• Author(s) : Yu-Ju Tsai, Jin-Cheng Jhang, Wei Wang, Albert Y. C. Chen, Min Sun, Cheng-Hao Kuo, Ming-Hsuan Yang

The task of 360° room layout estimation presents a unique challenge due to the inherent ambiguity in layout annotations. To address this issue, researchers have proposed an innovative model named Bi-Layout. This model takes a unique approach by predicting two distinct layout types, each serving a specific purpose.

The first layout type stops at ambiguous regions, providing a conservative estimate, while the second layout type extends to encompass all visible areas, offering a more comprehensive view. Bi-Layout achieves this through the use of two global context embeddings, each designed to capture specific contextual information relevant to its respective layout type.

One of the key strengths of the Bi-Layout model is its feature guidance module. This module enables the model to generate layout-aware features by allowing the image feature to retrieve relevant context from the global context embeddings. As a result, Bi-Layout can make precise predictions while effectively handling ambiguous regions.

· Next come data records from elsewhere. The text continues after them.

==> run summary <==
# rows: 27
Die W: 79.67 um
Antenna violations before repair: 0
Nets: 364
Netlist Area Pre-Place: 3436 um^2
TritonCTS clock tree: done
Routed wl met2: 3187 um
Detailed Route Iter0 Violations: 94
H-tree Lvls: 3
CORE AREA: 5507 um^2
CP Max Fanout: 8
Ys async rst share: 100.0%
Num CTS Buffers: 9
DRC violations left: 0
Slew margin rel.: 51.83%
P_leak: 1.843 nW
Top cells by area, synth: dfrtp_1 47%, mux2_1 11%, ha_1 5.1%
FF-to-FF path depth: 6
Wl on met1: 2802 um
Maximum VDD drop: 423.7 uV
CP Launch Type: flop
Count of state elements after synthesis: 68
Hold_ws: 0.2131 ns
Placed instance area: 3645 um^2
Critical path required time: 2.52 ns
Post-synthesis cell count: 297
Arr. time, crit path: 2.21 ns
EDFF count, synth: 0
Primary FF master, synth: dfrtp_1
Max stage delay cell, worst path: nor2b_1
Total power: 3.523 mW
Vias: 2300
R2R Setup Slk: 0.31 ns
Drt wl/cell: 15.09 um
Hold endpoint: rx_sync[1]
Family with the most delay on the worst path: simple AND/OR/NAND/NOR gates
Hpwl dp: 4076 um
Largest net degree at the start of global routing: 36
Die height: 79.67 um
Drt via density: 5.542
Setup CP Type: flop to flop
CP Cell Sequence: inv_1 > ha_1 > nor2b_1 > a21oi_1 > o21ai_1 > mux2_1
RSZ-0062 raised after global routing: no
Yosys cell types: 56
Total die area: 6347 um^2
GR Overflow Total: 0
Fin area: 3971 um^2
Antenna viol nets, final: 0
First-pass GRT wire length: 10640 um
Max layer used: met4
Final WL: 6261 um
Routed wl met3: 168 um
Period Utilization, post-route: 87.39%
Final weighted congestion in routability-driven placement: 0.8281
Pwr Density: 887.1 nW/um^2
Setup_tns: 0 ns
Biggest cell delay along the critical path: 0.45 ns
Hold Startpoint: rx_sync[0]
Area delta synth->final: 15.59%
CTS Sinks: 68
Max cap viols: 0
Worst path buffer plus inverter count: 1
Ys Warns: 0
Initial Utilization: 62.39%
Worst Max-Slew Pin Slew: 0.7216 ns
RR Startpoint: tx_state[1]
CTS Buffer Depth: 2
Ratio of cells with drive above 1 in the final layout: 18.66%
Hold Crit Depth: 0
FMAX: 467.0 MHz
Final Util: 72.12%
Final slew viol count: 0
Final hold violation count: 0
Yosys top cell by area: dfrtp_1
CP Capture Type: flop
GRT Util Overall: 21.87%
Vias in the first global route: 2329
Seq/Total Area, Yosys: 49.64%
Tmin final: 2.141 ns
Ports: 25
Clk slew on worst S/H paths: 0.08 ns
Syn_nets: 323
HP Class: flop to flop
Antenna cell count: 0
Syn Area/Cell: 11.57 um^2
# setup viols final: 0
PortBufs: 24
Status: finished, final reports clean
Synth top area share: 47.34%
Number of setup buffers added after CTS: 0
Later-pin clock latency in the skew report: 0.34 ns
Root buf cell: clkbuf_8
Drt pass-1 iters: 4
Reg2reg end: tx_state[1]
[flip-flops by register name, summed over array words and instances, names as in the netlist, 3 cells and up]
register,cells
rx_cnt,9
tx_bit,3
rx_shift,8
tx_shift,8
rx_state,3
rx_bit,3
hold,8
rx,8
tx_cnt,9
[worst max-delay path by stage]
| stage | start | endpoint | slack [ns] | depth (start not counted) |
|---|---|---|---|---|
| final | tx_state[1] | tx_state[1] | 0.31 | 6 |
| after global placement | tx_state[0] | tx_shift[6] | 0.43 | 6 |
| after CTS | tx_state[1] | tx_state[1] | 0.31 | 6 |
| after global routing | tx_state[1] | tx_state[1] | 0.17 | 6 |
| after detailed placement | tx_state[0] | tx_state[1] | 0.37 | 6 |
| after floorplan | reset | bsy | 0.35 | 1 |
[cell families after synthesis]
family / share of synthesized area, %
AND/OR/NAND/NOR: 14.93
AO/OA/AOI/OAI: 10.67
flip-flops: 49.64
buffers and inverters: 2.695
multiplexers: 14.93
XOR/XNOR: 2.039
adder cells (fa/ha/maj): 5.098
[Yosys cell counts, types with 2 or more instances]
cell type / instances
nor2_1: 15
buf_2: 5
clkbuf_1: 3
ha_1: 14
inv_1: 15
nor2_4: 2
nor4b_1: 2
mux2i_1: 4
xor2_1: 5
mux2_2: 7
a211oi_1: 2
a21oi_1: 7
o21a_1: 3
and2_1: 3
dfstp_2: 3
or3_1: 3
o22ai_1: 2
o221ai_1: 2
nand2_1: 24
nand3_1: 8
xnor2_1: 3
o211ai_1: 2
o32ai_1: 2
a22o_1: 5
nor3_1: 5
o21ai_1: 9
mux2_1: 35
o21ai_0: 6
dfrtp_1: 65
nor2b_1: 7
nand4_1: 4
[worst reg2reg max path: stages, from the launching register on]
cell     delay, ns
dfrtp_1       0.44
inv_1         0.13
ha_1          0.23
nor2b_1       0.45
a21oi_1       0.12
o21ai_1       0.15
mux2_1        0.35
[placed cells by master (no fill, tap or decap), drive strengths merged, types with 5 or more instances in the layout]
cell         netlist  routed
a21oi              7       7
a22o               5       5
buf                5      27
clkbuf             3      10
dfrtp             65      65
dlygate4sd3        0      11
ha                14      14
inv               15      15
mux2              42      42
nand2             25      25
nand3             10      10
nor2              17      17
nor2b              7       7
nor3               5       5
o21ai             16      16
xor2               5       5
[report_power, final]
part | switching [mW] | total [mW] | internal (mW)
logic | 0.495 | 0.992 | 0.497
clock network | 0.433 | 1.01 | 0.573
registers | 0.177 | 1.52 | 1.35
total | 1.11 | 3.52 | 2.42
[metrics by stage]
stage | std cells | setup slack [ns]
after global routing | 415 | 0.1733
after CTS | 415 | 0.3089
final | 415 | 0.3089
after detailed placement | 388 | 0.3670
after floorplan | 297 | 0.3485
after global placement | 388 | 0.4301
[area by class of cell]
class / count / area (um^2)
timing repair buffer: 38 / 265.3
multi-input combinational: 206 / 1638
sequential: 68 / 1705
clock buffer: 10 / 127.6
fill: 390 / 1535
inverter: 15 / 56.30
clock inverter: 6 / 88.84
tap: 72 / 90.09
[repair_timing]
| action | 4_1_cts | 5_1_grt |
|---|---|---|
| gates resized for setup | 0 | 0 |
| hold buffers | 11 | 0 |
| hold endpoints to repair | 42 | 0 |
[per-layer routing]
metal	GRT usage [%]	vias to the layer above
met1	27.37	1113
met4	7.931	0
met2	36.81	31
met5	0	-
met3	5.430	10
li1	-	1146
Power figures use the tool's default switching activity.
### config.mk
export PLATFORM = sky130hd
export DESIGN_NAME = sync_fifo_prog
export DESIGN_NICKNAME = d
export VERILOG_FILES = /design/src/rtl/fifo_pkg.sv /design/src/rtl/fifo_mem.sv /design/src/rtl/sync_fifo_prog.sv
export SDC_FILE = /design/constraint.sdc
export NUM_CORES = 1
export LEC_CHECK = 0
export ABC_AREA = 1
export CORE_ASPECT_RATIO = 1.5
export CORE_MARGIN = 2
export CORE_UTILIZATION = 55
export CTS_BUF_LIST = sky130_fd_sc_hd__clkbuf_8
export DETAILED_ROUTE_END_ITERATION = 10
export GPL_ROUTABILITY_DRIVEN = 0
export GPL_TIMING_DRIVEN = 0
export PLACE_DENSITY = 0.78
export SYNTH_ARGS = -nofsm -noshare
export SYNTH_HDL_FRONTEND = slang
export SYNTH_SLANG_ARGS = --single-unit
### constraint.sdc
create_clock -name clk -period 1.75 [get_ports clk]
set_clock_uncertainty 0.1 [all_clocks]
set_input_delay 0.525 -clock clk [delete_from_list [all_inputs] [get_ports clk]]
set_output_delay 0.525 -clock clk [all_outputs]
set_load 0.01 [all_outputs]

Another notable aspect of Bi-Layout is its ability to inherently detect ambiguous regions by comparing the two predicted layouts. To further enhance the model’s performance, the researchers introduced a new metric for disambiguating ground truth layouts, eliminating the need for manual correction of annotations during testing.

Through rigorous evaluations on benchmark datasets, Bi-Layout has demonstrated superior performance, outperforming leading approaches in the field. On the Matterport Layout dataset, it achieved an improvement in 3DIoU from 81.70% to 82.57% across the full test set. Even more impressively, in subsets with significant ambiguity, it boosted 3DIoU from 54.80% to 59.97%.

This paper showcases the ongoing advancements in 3D layout estimation and highlights the potential of the Bi-Layout model to overcome challenges posed by ambiguous annotations. It presents a step forward in the quest for accurate and robust layout estimation in 360° environments.